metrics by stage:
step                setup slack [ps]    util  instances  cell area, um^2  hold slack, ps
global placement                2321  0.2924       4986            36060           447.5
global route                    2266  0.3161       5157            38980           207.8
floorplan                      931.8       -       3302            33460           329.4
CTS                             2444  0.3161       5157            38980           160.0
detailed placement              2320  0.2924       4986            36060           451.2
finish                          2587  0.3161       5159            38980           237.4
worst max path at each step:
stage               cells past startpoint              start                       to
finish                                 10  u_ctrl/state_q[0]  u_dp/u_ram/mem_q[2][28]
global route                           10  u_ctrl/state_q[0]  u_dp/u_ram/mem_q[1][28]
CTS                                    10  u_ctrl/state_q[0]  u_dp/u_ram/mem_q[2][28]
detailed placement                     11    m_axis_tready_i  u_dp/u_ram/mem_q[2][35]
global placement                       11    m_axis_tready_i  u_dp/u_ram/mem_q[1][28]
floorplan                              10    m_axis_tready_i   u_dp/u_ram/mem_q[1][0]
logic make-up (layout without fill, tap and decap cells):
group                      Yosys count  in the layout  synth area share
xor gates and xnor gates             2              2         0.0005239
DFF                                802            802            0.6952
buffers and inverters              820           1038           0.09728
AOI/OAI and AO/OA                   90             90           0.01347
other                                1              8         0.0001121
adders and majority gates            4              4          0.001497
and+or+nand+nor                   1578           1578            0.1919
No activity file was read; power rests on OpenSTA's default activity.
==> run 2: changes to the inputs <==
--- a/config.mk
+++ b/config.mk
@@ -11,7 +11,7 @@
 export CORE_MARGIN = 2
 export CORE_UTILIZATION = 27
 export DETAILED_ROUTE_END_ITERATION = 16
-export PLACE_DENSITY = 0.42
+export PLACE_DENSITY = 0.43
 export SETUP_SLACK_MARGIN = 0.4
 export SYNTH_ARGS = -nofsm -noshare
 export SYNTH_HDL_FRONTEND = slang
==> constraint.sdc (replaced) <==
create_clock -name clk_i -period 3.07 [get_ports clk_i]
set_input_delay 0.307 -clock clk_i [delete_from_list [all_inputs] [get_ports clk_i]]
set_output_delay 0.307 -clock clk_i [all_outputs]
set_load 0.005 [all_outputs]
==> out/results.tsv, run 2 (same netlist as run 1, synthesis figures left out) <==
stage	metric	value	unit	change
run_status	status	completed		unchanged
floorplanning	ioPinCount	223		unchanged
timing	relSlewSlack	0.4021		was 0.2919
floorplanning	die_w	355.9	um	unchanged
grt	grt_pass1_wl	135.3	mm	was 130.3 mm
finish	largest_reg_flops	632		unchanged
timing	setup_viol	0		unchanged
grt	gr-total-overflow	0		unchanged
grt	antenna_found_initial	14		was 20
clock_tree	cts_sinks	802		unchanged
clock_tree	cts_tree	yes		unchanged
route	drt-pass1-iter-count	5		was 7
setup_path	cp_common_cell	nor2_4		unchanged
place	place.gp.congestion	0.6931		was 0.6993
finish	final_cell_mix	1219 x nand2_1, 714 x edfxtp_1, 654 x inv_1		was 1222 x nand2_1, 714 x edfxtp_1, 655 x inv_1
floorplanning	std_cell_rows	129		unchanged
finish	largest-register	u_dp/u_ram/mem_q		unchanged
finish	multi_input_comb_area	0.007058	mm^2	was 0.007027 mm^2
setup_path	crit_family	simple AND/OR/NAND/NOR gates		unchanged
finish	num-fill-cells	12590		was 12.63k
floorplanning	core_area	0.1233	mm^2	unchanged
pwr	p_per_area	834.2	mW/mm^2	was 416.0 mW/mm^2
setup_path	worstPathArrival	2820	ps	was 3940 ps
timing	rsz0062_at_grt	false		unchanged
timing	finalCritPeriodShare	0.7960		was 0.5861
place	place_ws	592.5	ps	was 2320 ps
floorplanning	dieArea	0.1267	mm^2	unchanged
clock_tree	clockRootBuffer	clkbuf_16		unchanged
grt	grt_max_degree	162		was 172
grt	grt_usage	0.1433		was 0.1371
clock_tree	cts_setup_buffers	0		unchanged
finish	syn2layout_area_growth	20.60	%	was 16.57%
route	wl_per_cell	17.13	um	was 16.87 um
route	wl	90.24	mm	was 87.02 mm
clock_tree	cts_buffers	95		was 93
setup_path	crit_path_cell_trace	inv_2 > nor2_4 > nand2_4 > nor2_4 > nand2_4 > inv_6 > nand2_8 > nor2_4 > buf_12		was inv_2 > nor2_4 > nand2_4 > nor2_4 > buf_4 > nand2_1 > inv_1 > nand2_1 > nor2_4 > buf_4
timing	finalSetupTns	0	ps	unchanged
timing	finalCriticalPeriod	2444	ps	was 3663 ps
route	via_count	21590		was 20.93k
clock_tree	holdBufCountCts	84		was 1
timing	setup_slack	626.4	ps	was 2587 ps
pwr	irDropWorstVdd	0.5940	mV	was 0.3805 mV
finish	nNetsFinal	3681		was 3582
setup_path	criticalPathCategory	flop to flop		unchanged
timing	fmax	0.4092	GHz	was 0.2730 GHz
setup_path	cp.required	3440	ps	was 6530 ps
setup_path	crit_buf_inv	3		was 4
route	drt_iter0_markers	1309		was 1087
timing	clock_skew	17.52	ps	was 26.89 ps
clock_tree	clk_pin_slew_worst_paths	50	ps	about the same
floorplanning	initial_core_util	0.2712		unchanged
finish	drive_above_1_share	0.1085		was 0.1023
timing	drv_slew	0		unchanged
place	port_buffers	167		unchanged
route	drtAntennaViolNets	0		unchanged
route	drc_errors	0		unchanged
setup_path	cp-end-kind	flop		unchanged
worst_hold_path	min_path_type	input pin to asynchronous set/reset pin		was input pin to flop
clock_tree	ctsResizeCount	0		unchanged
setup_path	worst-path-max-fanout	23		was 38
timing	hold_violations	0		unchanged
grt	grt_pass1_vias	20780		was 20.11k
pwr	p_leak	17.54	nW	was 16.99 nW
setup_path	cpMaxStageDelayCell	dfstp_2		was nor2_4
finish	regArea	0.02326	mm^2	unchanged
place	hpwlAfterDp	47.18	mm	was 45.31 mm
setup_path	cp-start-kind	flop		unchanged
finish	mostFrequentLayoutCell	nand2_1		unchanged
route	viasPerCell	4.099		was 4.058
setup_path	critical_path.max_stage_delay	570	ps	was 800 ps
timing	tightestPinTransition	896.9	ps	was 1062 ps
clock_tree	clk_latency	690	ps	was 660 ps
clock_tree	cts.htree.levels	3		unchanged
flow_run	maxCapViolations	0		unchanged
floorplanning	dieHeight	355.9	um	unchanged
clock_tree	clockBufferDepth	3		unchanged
`src/design/sdalu_pkg.sv`:
```
package sdalu_pkg;

  localparam int MAX_POWER = 18;
  localparam int IN_W      = 144;
  localparam int OUT_W     = 80;

  localparam logic [2:0] KIND_ADD = 3'd0;
  localparam logic [2:0] KIND_SUB = 3'd1;
  localparam logic [2:0] KIND_CMP = 3'd2;
  localparam logic [2:0] KIND_MUL = 3'd3;
  localparam logic [2:0] KIND_DIV = 3'd4;

  localparam logic [1:0] ST_OK   = 2'd0;
  localparam logic [1:0] ST_OVF  = 2'd1;
  localparam logic [1:0] ST_ZERO = 2'd2;

  localparam logic [1:0] ORD_LT = 2'b11;
  localparam logic [1:0] ORD_EQ = 2'b00;
  localparam logic [1:0] ORD_GT = 2'b01;

  typedef struct packed {
    logic done;
    logic rem_zero;
  } d10_stat_t;

  typedef enum logic [1:0] {
    STRIP_A, STRIP_B, STRIP_R, STRIP_D
  } strip_id_t;

  typedef enum logic [10:0] {
    S_IDLE  = 11'b00000000001,
    S_START = 11'b00000000010,
    S_SCALE = 11'b00000000100,
    S_MUL   = 11'b00000001000,
    S_STRIP = 11'b00000010000,
    S_SWAIT = 11'b00000100000,
    S_SNEXT = 11'b00001000000,
    S_FIT   = 11'b00010000000,
    S_DIV   = 11'b00100000000,
    S_DONE  = 11'b01000000000,
    S_SPARE = 11'b10000000000
  } state_t;

  function automatic logic [4:0] clamp_places(logic [4:0] p);
    return (p > 5'(MAX_POWER)) ? 5'(MAX_POWER) : p;
  endfunction

  function automatic logic [63:0] mag64(logic [63:0] x);
    return x[63] ? (64'd0 - x) : x;
  endfunction

endpackage

```
`src/design/sdalu_div10.sv`:
```
module sdalu_div10 (
  input  logic                  clk,
  input  logic                  rst,
  input  logic                  start,
  input  logic [63:0]           value,
  output logic [63:0]           quot,
  output sdalu_pkg::d10_stat_t  stat
);
  import sdalu_pkg::*;

  logic        busy;
  logic        done;
  logic [2:0]  cnt;
  logic [63:0] n;
  logic [63:0] q;
  logic [3:0]  r;
  logic [7:0]  qbits;
  logic [3:0]  r_next;

  // eight bits of long division by ten per cycle
  always_comb begin
    logic [4:0] t;
    logic [3:0] rr;
    rr = r;
    qbits = '0;
    for (int i = 0; i < 8; i++) begin
      t = {rr, n[63 - i]};
      if (t >= 5'd10) begin
        qbits[7 - i] = 1'b1;
        rr = 4'(t - 5'd10);
      end else begin
        rr = t[3:0];
      end
    end
    r_next = rr;
  end

  always_ff @(posedge clk) begin
    if (rst) begin
      busy <= 1'b0;
      done <= 1'b0;
    end else begin
      done <= busy && (cnt == 3'd7);
      if (start) begin
        busy <= 1'b1;
      end else if (busy && cnt == 3'd7) begin
        busy <= 1'b0;
      end
    end
  end

  always_ff @(posedge clk) begin
    if (start) begin
      n   <= value;
      q   <= '0;
      r   <= '0;
      cnt <= '0;
    end else if (busy) begin
      n   <= {n[55:0], 8'd0};
      q   <= {q[55:0], qbits};
      r   <= r_next;
      cnt <= cnt + 3'd1;
    end
  end

  assign quot          = q;
  assign stat.done     = done;
  assign stat.rem_zero = (r == 4'd0);

endmodule

```
`src/design/scaled_decimal_alu_unit.sv`:
```
// one item at a time: s_tready is high only while the sequencer is idle, from the result cycle on
// add, subtract, compare: operand with fewer places scaled by ten per place of the gap (up to 18)
// multiply: shift-add unit; if the product wraps, both operands are stripped of trailing zeros
// and multiplied again, else trailing zeros are stripped from the product by divide-by-ten trials
// divide: divisor stripped by divide-by-ten trials, up to 18 scale and 18 fit steps, 64 restoring steps
// rst clears the sequencer and the output valid; there is no clearing pass
module scaled_decimal_alu_unit (
  input  logic                          clk,
  input  logic                          rst,
  input  logic                          s_tvalid,
  output logic                          s_tready,
  // a_value, a_places, b_value, b_decimals, quotient_places, zero pad
  input  logic [sdalu_pkg::IN_W-1:0]    s_tdata,
  // kind
  input  logic [2:0]                    s_tuser,
  output logic                          m_tvalid,
  input  logic                          m_tready,
  // result_value, result_places, order, status, zero pad
  output logic [sdalu_pkg::OUT_W-1:0]   m_tdata
);
  import sdalu_pkg::*;

  state_t      state;
  logic [2:0]  kind_r;
  logic [63:0] a;
  logic [63:0] b;
  logic [4:0]  ap;
  logic [4:0]  bp;
  logic [4:0]  qp;
  logic [127:0] acc;
  logic [6:0]  cnt;
  logic [63:0] mc;
  logic [63:0] sv;
  logic [5:0]  sp;
  strip_id_t   sid;
  logic        ascl;
  logic        sgn;
  logic        mphase;
  logic [5:0]  pa;
  logic [5:0]  pb;
  logic        bneg;
  logic        bz;
  logic        qneg;
  logic [4:0]  pw;
  logic [4:0]  pl;
  logic [63:0] rv;
  logic [5:0]  rp;
  logic [1:0]  ord;
  logic [1:0]  st;
  logic [OUT_W-1:0] out_data;

  logic [127:0] acc10;
  logic [64:0]  msum;
  logic [64:0]  trial;
  logic [127:0] av;
  logic [127:0] bv;
  logic [63:0]  lim;
  logic [6:0]   pw_u;
  logic [6:0]   excess;
  logic [4:0]   dec;
  logic [63:0]  bval;
  logic         d10_start;
  logic [63:0]  d10_quot;
  d10_stat_t    d10_stat;

  assign s_tready = (state == S_IDLE);
  assign m_tdata  = out_data;

  // shared datapath pieces
  assign acc10  = {acc[124:0], 3'd0} + {acc[126:0], 1'b0};
  assign msum   = {1'b0, acc[127:64]} + (acc[0] ? {1'b0, mc} : 65'd0);
  assign trial  = {1'b0, acc[126:63]} - {1'b0, mc};
  assign av     = ascl ? acc : {{64{a[63]}}, a};
  assign bv     = ascl ? {{64{b[63]}}, b} : acc;
  assign lim    = sgn ? 64'h8000_0000_0000_0000 : 64'h7fff_ffff_ffff_ffff;
  assign bval   = bneg ? (64'd0 - sv) : sv;
  assign pw_u   = {2'b0, qp} + {1'b0, sp} - {2'b0, ap};
  assign excess = pw_u - 7'(MAX_POWER);
  assign dec    = pw - cnt[4:0];

  assign d10_start = (state == S_STRIP) && (sp != 6'd0);

  sdalu_div10 u_div10 (
    .clk   (clk),
    .rst   (rst),
    .start (d10_start),
    .value (sv),
    .quot  (d10_quot),
    .stat  (d10_stat)
  );

  always_ff @(posedge clk) begin
    if (rst) begin
      state    <= S_IDLE;
      m_tvalid <= 1'b0;
    end else begin
      if (state == S_DONE && (!m_tvalid || m_tready)) begin
        m_tvalid <= 1'b1;
      end else if (m_tready) begin
        m_tvalid <= 1'b0;
      end
      case (state)
        S_IDLE: begin
          if (s_tvalid) begin
            state <= S_START;
          end
        end
        S_START: begin
          case (kind_r)
            KIND_ADD, KIND_SUB, KIND_CMP: state <= S_SCALE;
            KIND_MUL: state <= S_MUL;
            KIND_DIV: state <= (b == 64'd0) ? S_DONE : S_STRIP;
            default: state <= S_DONE;
          endcase
        end
        S_SCALE: begin
          if (cnt == 7'd0) begin
            state <= (kind_r == KIND_DIV) ? S_FIT : S_DONE;
          end
        end
        S_MUL: begin
          if (cnt == 7'd0) begin
            state <= mphase ? S_DONE : S_STRIP;
          end
        end
        S_STRIP: begin
          state <= (sp == 6'd0) ? S_SNEXT : S_SWAIT;
        end
        S_SWAIT: begin
          if (d10_stat.done) begin
            state <= d10_stat.rem_zero ? S_STRIP : S_SNEXT;
          end
        end
        S_SNEXT: begin
          case (sid)
            STRIP_A: state <= S_STRIP;
            STRIP_B: state <= S_MUL;
            STRIP_R: state <= S_DONE;
            default: begin
              if (!pw_u[6] && pw_u > 7'(MAX_POWER) && excess[4:0] > qp) begin
                state <= S_DONE;
              end else begin
                state <= S_SCALE;
              end
            end
          endcase
        end
        S_FIT: begin
          if (!({2'b0, pw} > cnt && acc10[127:63] == 65'd0)) begin
            state <= (dec > pl || bz) ? S_DONE : S_DIV;
          end
        end
        S_DIV: begin
          if (cnt == 7'd0) begin
            state <= S_DONE;
          end
        end
        S_DONE: begin
          if (!m_tvalid || m_tready) begin
            state <= S_IDLE;
          end
        end
        default: state <= S_IDLE;
      endcase
    end
  end

  always_ff @(posedge clk) begin
    case (state)
      S_IDLE: begin
        kind_r <= s_tuser;
        a      <= s_tdata[63:0];
        ap     <= clamp_places(s_tdata[68:64]);
        b      <= s_tdata[132:69];
        bp     <= clamp_places(s_tdata[137:133]);
        qp     <= clamp_places(s_tdata[142:138]);
      end
      S_START: begin
        rv  <= '0;
        rp  <= '0;
        ord <= ORD_EQ;
        st  <= ST_OK;
        case (kind_r)
          KIND_ADD, KIND_SUB, KIND_CMP: begin
            ascl <= (bp > ap);
            if (bp > ap) begin
              acc <= {{64{a[63]}}, a};
              cnt <= {2'b0, bp - ap};
            end else begin
              acc <= {{64{b[63]}}, b};
              cnt <= {2'b0, ap - bp};
            end
          end
          KIND_MUL: begin
            sgn    <= a[63] ^ b[63];
            mc     <= mag64(a);
            acc    <= {64'd0, mag64(b)};
            cnt    <= 7'd64;
            mphase <= 1'b0;
          end
          KIND_DIV: begin
            rv   <= a;
            rp   <= {1'b0, ap};
            bneg <= b[63];
            sv   <= mag64(b);
            sp   <= {1'b0, bp};
            sid  <= STRIP_D;
            if (b == 64'd0) begin
              st <= ST_ZERO;
            end
          end
          default: begin
          end
        endcase
      end
      S_SCALE: begin
        if (cnt != 7'd0) begin
          acc <= acc10;
          cnt <= cnt - 7'd1;
        end else if (kind_r == KIND_DIV) begin
          mc   <= mag64(acc[63:0]);
          bneg <= acc[63];
          bz   <= (acc[63:0] == 64'd0);
          acc  <= {64'd0, mag64(a)};
        end else begin
          case (kind_r)
            KIND_ADD: begin
              rv <= av[63:0] + bv[63:0];
              rp <= {1'b0, ascl ? bp : ap};
            end
            KIND_SUB: begin
              rv <= av[63:0] - bv[63:0];
              rp <= {1'b0, ascl ? bp : ap};
            end
            default: begin
              if ($signed(av) < $signed(bv)) begin
                ord <= ORD_LT;
              end else if ($signed(av) > $signed(bv)) begin
                ord <= ORD_GT;
              end else begin
                ord <= ORD_EQ;
              end
            end
          endcase
        end
      end
      S_MUL: begin
        if (cnt != 7'd0) begin
          acc <= {msum, acc[63:1]};
          cnt <= cnt - 7'd1;
        end else if (mphase) begin
          rv <= sgn ? (64'd0 - acc[63:0]) : acc[63:0];
          rp <= pa + pb;
        end else if (acc > {64'd0, lim}) begin
          // wrapped: strip both operands and multiply again
          sv  <= mag64(a);
          sp  <= {1'b0, ap};
          sid <= STRIP_A;
        end else begin
          sv  <= acc[63:0];
          sp  <= {1'b0, ap} + {1'b0, bp};
          sid <= STRIP_R;
        end
      end
      S_SWAIT: begin
        if (d10_stat.done && d10_stat.rem_zero) begin
          sv <= d10_quot;
          sp <= sp - 6'd1;
        end
      end
      S_SNEXT: begin
        case (sid)
          STRIP_A: begin
            mc  <= sv;
            pa  <= sp;
            sv  <= mag64(b);
            sp  <= {1'b0, bp};
            sid <= STRIP_B;
          end
          STRIP_B: begin
            pb     <= sp;
            acc    <= {64'd0, sv};
            cnt    <= 7'd64;
            mphase <= 1'b1;
          end
          STRIP_R: begin
            rv <= sgn ? (64'd0 - sv) : sv;
            rp <= sp;
          end
          default: begin
            acc <= {{64{bval[63]}}, bval};
            if (pw_u[6]) begin
              cnt <= 7'd0 - pw_u;
              pw  <= '0;
              pl  <= qp;
            end else if (pw_u > 7'(MAX_POWER)) begin
              cnt <= '0;
              pw  <= 5'(MAX_POWER);
              pl  <= qp - excess[4:0];
              if (excess[4:0] > qp) begin
                st <= ST_OVF;
              end
            end else begin
              cnt <= '0;
              pw  <= pw_u[4:0];
              pl  <= qp;
            end
          end
        endcase
      end
      S_FIT: begin
        // largest power not above pw that keeps the scaled dividend in range
        if ({2'b0, pw} > cnt && acc10[127:63] == 65'd0) begin
          acc <= acc10;
          cnt <= cnt + 7'd1;
        end else if (dec > pl) begin
          st <= ST_OVF;
        end else if (bz) begin
          st <= ST_ZERO;
        end else begin
          pl   <= pl - dec;
          acc  <= {64'd0, acc[63:0]};
          cnt  <= 7'd64;
          qneg <= a[63] ^ bneg;
        end
      end
      S_DIV: begin
        if (cnt != 7'd0) begin
          if (!trial[64]) begin
            acc <= {trial[63:0], acc[62:0], 1'b1};
          end else begin
            acc <= {acc[126:0], 1'b0};
          end
          cnt <= cnt - 7'd1;
        end else begin
          rv <= qneg ? (64'd0 - acc[63:0]) : acc[63:0];
          rp <= {1'b0, pl};
        end
      end
      S_DONE: begin
        if (!m_tvalid || m_tready) begin
          out_data <= {6'd0, st, ord, rp, rv};
        end
      end
      default: begin
      end
    endcase
  end

`ifndef SYNTHESIS
  a_d10_wait: assert property (@(posedge clk) disable iff (rst)
    d10_stat.done |-> state == S_SWAIT)
    else $error("divide-by-ten result outside strip wait");

  a_accept_start: assert property (@(posedge clk) disable iff (rst)
    (s_tvalid && s_tready) |=> state == S_START)
    else $error("accepted item did not start");

  a_done_hold: assert property (@(posedge clk) disable iff (rst)
    (state == S_DONE && m_tvalid && !m_tready) |=> state == S_DONE)
    else $error("result dropped while output stalled");

  a_cnt_range: assert property (@(posedge clk) disable iff (rst)
    (state == S_MUL || state == S_DIV) |-> cnt <= 7'd64)
    else $error("serial step count out of range");
`endif

endmodule
```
------------------------
* DESCRIPTION OF THE TASK: Spot every line in the entries that includes the word "floorplanning", and copy each one out.

* COMPLETED EXERCISE:
floorplanning	ioPinCount	223		unchanged
floorplanning	die_w	355.9	um	unchanged
floorplanning	std_cell_rows	129		unchanged
floorplanning	core_area	0.1233	mm^2	unchanged
floorplanning	dieArea	0.1267	mm^2	unchanged
floorplanning	initial_core_util	0.2712		unchanged
floorplanning	dieHeight	355.9	um	unchanged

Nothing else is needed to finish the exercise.